Data items:
________________

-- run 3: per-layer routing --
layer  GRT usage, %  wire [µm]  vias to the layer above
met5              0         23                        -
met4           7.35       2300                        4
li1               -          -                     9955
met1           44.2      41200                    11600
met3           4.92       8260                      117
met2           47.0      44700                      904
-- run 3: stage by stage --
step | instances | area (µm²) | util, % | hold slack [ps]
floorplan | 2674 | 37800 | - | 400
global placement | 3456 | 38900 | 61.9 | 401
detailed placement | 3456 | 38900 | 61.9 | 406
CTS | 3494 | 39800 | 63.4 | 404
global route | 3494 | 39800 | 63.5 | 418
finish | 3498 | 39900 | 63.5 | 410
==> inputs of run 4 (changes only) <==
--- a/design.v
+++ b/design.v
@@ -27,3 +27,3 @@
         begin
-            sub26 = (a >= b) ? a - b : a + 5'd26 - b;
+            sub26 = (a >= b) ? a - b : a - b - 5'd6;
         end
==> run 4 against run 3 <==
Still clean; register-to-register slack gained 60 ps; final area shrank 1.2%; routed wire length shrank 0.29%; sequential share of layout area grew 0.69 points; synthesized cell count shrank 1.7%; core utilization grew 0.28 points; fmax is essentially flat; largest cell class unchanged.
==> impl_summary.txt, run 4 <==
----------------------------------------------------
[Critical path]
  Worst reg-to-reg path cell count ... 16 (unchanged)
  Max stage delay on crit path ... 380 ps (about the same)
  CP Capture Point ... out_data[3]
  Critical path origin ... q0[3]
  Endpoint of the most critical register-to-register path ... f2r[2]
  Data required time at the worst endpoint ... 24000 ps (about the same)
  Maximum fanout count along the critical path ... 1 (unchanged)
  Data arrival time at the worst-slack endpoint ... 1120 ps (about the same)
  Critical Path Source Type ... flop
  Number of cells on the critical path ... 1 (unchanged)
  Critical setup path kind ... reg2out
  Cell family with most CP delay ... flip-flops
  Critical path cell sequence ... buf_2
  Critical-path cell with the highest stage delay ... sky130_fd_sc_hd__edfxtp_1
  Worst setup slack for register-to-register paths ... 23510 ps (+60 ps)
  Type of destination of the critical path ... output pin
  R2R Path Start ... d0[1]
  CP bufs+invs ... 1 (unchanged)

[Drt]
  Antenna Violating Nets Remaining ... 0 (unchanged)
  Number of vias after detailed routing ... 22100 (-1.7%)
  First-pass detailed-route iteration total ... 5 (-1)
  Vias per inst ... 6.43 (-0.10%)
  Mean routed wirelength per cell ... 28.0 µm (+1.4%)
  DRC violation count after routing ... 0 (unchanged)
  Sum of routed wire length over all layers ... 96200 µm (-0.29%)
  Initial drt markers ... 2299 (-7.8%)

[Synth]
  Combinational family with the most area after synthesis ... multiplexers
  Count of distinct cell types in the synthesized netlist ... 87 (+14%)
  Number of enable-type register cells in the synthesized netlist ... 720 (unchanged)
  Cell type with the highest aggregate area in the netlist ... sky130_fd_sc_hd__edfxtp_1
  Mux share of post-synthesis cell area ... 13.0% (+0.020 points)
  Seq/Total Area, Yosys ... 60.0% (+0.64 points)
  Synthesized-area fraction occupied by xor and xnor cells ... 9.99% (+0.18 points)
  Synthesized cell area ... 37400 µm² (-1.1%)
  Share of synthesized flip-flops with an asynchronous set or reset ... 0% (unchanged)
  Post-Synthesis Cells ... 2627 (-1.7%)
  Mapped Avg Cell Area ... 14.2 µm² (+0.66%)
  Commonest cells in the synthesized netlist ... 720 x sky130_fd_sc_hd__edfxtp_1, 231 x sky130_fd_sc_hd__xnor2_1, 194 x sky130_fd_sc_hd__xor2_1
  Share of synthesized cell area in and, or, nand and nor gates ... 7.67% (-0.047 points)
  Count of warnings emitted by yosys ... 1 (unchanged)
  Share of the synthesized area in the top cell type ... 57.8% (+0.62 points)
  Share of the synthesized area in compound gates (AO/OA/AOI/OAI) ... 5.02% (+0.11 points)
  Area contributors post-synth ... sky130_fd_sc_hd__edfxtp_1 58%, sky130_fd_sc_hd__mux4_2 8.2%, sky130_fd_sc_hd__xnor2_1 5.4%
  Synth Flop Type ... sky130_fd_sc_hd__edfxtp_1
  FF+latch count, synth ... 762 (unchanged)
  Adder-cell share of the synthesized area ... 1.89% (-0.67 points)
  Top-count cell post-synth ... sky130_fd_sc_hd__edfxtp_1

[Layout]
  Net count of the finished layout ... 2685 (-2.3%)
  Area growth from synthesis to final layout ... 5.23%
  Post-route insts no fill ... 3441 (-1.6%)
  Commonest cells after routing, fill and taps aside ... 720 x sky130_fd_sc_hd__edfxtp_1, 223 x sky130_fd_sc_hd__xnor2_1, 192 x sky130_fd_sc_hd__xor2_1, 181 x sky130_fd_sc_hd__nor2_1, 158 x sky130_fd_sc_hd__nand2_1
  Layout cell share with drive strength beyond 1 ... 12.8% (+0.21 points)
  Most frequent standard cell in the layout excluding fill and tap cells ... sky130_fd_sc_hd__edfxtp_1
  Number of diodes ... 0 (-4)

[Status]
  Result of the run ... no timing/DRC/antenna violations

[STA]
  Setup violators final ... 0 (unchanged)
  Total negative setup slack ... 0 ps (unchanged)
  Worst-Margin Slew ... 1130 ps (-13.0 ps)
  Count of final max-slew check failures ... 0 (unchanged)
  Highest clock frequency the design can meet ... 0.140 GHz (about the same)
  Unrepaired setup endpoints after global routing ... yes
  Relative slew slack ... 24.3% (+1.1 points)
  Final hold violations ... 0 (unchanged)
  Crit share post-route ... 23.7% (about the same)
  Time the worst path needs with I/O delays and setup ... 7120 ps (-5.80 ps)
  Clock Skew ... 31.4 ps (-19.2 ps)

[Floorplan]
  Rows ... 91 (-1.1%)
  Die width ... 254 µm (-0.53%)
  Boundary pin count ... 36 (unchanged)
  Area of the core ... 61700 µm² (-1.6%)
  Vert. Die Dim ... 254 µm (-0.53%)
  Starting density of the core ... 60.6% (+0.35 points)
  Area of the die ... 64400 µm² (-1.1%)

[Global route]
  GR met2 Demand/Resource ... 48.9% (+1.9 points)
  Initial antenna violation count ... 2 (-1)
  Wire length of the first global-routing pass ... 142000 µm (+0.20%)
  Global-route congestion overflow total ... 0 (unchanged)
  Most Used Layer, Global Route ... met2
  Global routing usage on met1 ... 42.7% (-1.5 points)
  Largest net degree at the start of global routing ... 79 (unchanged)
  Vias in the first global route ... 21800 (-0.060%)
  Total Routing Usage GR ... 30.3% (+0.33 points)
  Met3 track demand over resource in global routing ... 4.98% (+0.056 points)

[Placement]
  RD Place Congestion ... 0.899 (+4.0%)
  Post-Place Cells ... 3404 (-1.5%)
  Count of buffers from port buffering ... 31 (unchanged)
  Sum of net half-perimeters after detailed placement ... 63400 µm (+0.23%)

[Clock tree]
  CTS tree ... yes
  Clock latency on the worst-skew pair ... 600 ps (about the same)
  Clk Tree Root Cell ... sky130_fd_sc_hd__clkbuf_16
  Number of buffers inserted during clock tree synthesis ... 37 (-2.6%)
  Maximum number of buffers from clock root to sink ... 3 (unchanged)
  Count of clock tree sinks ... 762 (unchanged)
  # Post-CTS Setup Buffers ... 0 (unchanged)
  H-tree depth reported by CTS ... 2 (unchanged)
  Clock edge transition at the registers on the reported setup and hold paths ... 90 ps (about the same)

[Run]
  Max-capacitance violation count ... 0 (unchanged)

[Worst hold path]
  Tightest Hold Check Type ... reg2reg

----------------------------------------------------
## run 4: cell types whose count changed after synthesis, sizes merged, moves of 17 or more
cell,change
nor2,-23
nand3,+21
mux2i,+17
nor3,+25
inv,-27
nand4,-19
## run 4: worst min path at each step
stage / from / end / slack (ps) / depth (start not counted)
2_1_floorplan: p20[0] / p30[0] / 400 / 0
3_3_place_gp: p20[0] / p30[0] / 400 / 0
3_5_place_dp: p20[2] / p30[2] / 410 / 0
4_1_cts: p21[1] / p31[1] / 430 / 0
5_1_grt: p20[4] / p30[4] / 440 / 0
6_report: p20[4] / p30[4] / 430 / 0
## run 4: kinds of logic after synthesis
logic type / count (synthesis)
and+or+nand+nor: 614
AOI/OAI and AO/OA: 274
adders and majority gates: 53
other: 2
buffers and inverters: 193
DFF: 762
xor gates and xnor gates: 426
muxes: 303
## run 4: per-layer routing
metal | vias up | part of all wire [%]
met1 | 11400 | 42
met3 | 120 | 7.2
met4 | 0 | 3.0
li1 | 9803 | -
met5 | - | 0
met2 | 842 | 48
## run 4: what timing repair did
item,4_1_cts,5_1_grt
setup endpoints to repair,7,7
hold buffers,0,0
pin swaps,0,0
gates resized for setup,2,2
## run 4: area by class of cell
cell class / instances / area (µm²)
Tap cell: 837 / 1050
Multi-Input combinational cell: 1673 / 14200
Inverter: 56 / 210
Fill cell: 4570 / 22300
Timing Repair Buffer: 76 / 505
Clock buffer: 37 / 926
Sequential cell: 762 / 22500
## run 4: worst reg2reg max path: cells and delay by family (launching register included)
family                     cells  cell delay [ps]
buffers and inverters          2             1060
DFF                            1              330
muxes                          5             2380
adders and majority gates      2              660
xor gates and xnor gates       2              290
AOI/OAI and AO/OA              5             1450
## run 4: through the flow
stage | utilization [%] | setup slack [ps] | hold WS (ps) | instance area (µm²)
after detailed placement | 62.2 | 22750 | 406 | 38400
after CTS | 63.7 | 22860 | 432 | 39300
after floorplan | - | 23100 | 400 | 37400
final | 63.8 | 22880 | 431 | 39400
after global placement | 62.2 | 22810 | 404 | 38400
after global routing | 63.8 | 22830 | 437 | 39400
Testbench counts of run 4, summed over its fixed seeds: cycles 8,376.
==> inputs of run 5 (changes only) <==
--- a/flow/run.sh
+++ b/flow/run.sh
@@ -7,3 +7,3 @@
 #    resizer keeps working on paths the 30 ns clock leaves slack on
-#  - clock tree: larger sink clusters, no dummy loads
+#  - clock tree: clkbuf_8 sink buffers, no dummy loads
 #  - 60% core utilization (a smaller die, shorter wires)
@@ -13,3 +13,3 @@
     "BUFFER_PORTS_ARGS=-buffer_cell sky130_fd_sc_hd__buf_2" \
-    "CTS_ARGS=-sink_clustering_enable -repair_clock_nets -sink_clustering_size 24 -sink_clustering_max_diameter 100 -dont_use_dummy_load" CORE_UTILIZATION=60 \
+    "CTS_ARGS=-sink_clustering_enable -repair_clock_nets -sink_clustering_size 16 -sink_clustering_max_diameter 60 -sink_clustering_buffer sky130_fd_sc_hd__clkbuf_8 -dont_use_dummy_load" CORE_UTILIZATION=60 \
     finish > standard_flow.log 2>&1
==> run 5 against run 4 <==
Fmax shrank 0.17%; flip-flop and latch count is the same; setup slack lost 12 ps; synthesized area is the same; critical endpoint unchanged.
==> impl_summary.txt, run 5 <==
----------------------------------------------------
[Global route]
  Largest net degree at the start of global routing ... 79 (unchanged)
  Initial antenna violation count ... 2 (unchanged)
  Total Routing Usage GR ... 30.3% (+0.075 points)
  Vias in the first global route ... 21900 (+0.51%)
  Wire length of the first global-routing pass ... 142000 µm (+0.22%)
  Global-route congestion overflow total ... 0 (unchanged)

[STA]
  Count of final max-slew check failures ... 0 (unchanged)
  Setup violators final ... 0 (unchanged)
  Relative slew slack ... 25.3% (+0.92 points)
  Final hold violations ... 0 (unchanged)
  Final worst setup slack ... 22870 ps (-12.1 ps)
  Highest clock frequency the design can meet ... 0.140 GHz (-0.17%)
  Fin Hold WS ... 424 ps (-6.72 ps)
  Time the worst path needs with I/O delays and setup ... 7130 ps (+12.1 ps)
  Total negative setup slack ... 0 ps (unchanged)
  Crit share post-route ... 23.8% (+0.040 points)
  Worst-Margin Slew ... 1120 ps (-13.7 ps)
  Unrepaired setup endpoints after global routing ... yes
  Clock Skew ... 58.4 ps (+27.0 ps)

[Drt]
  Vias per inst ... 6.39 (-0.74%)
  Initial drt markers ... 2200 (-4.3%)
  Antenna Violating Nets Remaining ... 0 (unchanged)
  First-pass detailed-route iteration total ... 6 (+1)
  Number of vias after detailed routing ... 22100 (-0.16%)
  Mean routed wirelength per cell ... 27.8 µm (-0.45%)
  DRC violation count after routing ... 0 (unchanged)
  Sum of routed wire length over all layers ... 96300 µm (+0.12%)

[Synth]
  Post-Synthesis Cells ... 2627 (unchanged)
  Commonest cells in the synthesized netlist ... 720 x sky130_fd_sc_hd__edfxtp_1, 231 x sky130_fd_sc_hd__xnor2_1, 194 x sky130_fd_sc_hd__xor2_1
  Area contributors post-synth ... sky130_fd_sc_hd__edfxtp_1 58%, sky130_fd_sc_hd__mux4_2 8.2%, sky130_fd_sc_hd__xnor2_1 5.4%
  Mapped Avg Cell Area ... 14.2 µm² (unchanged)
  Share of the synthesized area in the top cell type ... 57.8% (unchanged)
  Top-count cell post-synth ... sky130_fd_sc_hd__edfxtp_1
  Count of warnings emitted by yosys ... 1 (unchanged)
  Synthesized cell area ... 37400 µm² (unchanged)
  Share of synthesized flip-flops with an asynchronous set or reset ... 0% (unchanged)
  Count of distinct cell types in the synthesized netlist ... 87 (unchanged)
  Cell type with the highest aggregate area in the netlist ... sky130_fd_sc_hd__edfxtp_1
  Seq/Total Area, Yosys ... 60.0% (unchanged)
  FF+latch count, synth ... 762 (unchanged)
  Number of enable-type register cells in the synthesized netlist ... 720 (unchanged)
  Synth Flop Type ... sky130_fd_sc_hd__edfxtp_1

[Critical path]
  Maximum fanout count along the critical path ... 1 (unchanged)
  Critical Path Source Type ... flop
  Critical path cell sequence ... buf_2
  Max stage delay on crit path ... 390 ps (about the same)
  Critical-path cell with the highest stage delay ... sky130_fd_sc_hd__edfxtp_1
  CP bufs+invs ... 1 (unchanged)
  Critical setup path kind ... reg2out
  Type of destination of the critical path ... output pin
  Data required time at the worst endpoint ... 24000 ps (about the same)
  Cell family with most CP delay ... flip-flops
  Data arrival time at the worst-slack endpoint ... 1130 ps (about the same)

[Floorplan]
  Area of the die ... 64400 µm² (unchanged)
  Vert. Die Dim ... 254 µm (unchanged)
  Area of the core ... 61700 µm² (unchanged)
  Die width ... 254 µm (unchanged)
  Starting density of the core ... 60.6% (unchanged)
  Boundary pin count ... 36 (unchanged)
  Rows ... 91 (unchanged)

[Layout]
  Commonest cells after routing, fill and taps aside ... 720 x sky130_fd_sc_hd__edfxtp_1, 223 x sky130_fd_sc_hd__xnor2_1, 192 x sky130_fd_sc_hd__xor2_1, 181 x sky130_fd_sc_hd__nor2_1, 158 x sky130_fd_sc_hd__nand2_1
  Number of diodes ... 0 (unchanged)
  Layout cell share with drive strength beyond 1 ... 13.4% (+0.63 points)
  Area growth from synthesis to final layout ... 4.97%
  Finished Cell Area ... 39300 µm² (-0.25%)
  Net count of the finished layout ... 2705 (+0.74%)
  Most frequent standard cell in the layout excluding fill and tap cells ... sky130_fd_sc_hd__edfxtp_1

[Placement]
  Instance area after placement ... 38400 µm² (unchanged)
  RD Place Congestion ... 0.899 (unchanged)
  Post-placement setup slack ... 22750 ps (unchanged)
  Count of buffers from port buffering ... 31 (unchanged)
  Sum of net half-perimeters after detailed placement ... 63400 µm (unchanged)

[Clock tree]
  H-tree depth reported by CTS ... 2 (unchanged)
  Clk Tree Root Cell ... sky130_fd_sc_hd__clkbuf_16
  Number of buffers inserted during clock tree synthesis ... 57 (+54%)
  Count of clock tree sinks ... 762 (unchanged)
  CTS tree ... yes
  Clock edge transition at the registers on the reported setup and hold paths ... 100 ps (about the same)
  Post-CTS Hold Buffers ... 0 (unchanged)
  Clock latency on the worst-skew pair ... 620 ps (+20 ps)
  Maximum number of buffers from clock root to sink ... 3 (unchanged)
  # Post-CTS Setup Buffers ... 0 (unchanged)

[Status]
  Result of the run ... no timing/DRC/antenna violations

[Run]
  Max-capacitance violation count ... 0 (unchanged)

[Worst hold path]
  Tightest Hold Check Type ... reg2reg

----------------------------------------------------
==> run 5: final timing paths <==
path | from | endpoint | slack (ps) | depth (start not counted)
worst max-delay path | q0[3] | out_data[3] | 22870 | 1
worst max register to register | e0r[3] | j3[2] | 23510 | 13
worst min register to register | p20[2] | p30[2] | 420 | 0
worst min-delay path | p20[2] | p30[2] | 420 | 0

________________

Of all the entries above, repeat only the lines from the line that has "Fmax shrank 0.17%;" to the line that has "Final worst setup", both lines included, exactly.

* [ANSWER BOX]
Fmax shrank 0.17%; flip-flop and latch count is the same; setup slack lost 12 ps; synthesized area is the same; critical endpoint unchanged.
==> impl_summary.txt, run 5 <==
----------------------------------------------------
[Global route]
  Largest net degree at the start of global routing ... 79 (unchanged)
  Initial antenna violation count ... 2 (unchanged)
  Total Routing Usage GR ... 30.3% (+0.075 points)
  Vias in the first global route ... 21900 (+0.51%)
  Wire length of the first global-routing pass ... 142000 µm (+0.22%)
  Global-route congestion overflow total ... 0 (unchanged)

[STA]
  Count of final max-slew check failures ... 0 (unchanged)
  Setup violators final ... 0 (unchanged)
  Relative slew slack ... 25.3% (+0.92 points)
  Final hold violations ... 0 (unchanged)
  Final worst setup slack ... 22870 ps (-12.1 ps)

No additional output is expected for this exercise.